Stored data
BEGIN

`config.mk`:
```
export PLATFORM = sky130hd
export DESIGN_NAME = mips_register_file
export DESIGN_NICKNAME = d
export VERILOG_FILES = /design/src/rtl/mips_register_file.sv
export SDC_FILE = /design/constraint.sdc
export NUM_CORES = 2
export LEC_CHECK = 0
export BUFFER_PORTS_ARGS = -buffer_cell sky130_fd_sc_hd__buf_2
export CORE_AREA = 2 2 315 317
export CTS_CLUSTER_SIZE = 25
export DETAILED_ROUTE_END_ITERATION = 6
export DIE_AREA = 0 0 317 319
export PLACE_DENSITY = 0.71
export SLEW_MARGIN = 20
export SYNTH_ARGS = -nofsm -noshare
export SYNTH_HDL_FRONTEND = slang
export SYNTH_SLANG_ARGS = --single-unit
export TNS_END_PERCENT = 5
```
`constraint.sdc`:
```
create_clock -name clock -period 94.2 [get_ports clock]
set_input_delay 18.84 -clock clock [delete_from_list [all_inputs] [get_ports clock]]
set_output_delay 18.84 -clock clock [all_outputs]
set_load 0.01 [all_outputs]
```
`src/rtl/mips_register_file.sv`:
```
// mips_register_file: 32 x 32-bit MIPS32 GPR file, two async read ports, one sync write port.
// Ports: clock/reset (async active-high clear); read_reg1/read_reg2 -> read_data1/read_data2
//        (combinational, zero latency); write_reg/write_data/reg_write (rising-edge write).
// Register $0 is a constant zero, never stored. No write-to-read bypass: same-cycle reads see the old value.
module mips_register_file #(
  parameter int DATA_WIDTH = 32,
  parameter int ADDR_WIDTH = 5,
  parameter int NUM_REGS   = 32
) (
  input  logic                  clock,
  input  logic                  reset,
  input  logic [ADDR_WIDTH-1:0] read_reg1,
  input  logic [ADDR_WIDTH-1:0] read_reg2,
  input  logic [ADDR_WIDTH-1:0] write_reg,
  input  logic [DATA_WIDTH-1:0] write_data,
  input  logic                  reg_write,
  output logic [DATA_WIDTH-1:0] read_data1,
  output logic [DATA_WIDTH-1:0] read_data2
);

  // Every specifier must select a real entry so the read muxes have no out-of-range case.
  if (NUM_REGS != (2 ** ADDR_WIDTH)) begin : g_bad_params
    $error("mips_register_file: NUM_REGS must equal 2**ADDR_WIDTH");
  end

  // Storage for $1..$N-1 only; $0 has no flop behind it.
  logic [DATA_WIDTH-1:0] regs_q [NUM_REGS-1:1];
  logic [DATA_WIDTH-1:0] regs_d [NUM_REGS-1:1];

  // Read-side view of the whole file, with entry 0 tied to zero.
  logic [DATA_WIDTH-1:0] rf_view [NUM_REGS];

  always_comb begin
    for (int i = 1; i < NUM_REGS; i++) begin
      regs_d[i] = regs_q[i];
      if (reg_write && (write_reg == ADDR_WIDTH'(i))) begin
        regs_d[i] = write_data;
      end
    end
  end

  // Reset is asynchronous and dominates any write presented on the same edge.
  for (genvar g = 1; g < NUM_REGS; g++) begin : g_regs
    always_ff @(posedge clock or posedge reset) begin
      if (reset) begin
        regs_q[g] <= '0;
      end else begin
        regs_q[g] <= regs_d[g];
      end
    end
  end

  assign rf_view[0] = '0;
  for (genvar g = 1; g < NUM_REGS; g++) begin : g_view
    assign rf_view[g] = regs_q[g];
  end

  // Reads come straight from the flops. write_data is an ALU function of these outputs,
  // so forwarding write_data here would close a combinational loop.
  assign read_data1 = rf_view[read_reg1];
  assign read_data2 = rf_view[read_reg2];

endmodule

```
# Yosys cells after proc, flatten, opt, wreduce, memory -nomap -nowiden
# Index checks and enable logic that the tools add are counted.
# word_totals
inputBits	50
reg_bits	992
output_inout_bits	64
wordCells	103
# op_classes
magnitude_cmp	2
bitwise	2
reduce_logical	31
mux	6
n_eq_ne	31
# op_table
operator	n
binary-select mux 32 bit (select 5 bit)	2
two-way mux 32 bit	4
== test 5 bit, second input constant	16
== test 5 x 4 -> 1 bit, second input constant	8
logical AND 1 bit	31
== test 5 x 3 -> 1 bit, second input constant	4
greater-or-equal comparator 6 bit, second input constant	2
NOT 5 -> 6 bit	2
== test 5 x 2 -> 1 bit, second input constant	2
== test 5 x 1 -> 1 bit, second input constant	1

# Logic depth before layout (Yosys ltp)
# logic_depth
ltp_word	4
depth_mapped	9

# Worst setup path before layout
# No wires, ideal clock.
# synth_path
kind	input port to output port
start	input port read_reg2[2]
end	output port read_data2[10]
stages	7
required_time_ps	75360
slack_ps	55040
n_path_buf	3
t_arrival_ps	20320
path_cell_list	buf_2 > buf_2 > buf_1 > mux4_2 > a22o_1 > o21ai_1 > o31ai_1
# synth_via
elab_chain_len	4
# synth_rtl
element	line	text
start, declared	13	input logic [ADDR_WIDTH-1:0] read_reg2,
NOT 5 -> 6 bit (implied by the code)	61	assign read_data2 = rf_view[read_reg2];
binary-select mux 32 bit (select 5 bit)	61	
two-way mux 32 bit (implied by the code) (2 in series)	61	
end, declared	18	output logic [DATA_WIDTH-1:0] read_data2
# Every way passes these cells. The select of a mux whose other input is x is not followed.

# Final worst setup path
# layout_path
start	input port read_reg2[0]
end	output port read_data2[23]
# The elaborated chain is that of the path after synthesis.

END

▶ _Exercise_
Whenever a line of the data contains "second", it counts; state how many such lines there are, with nothing added.

▶ _Your solution_
6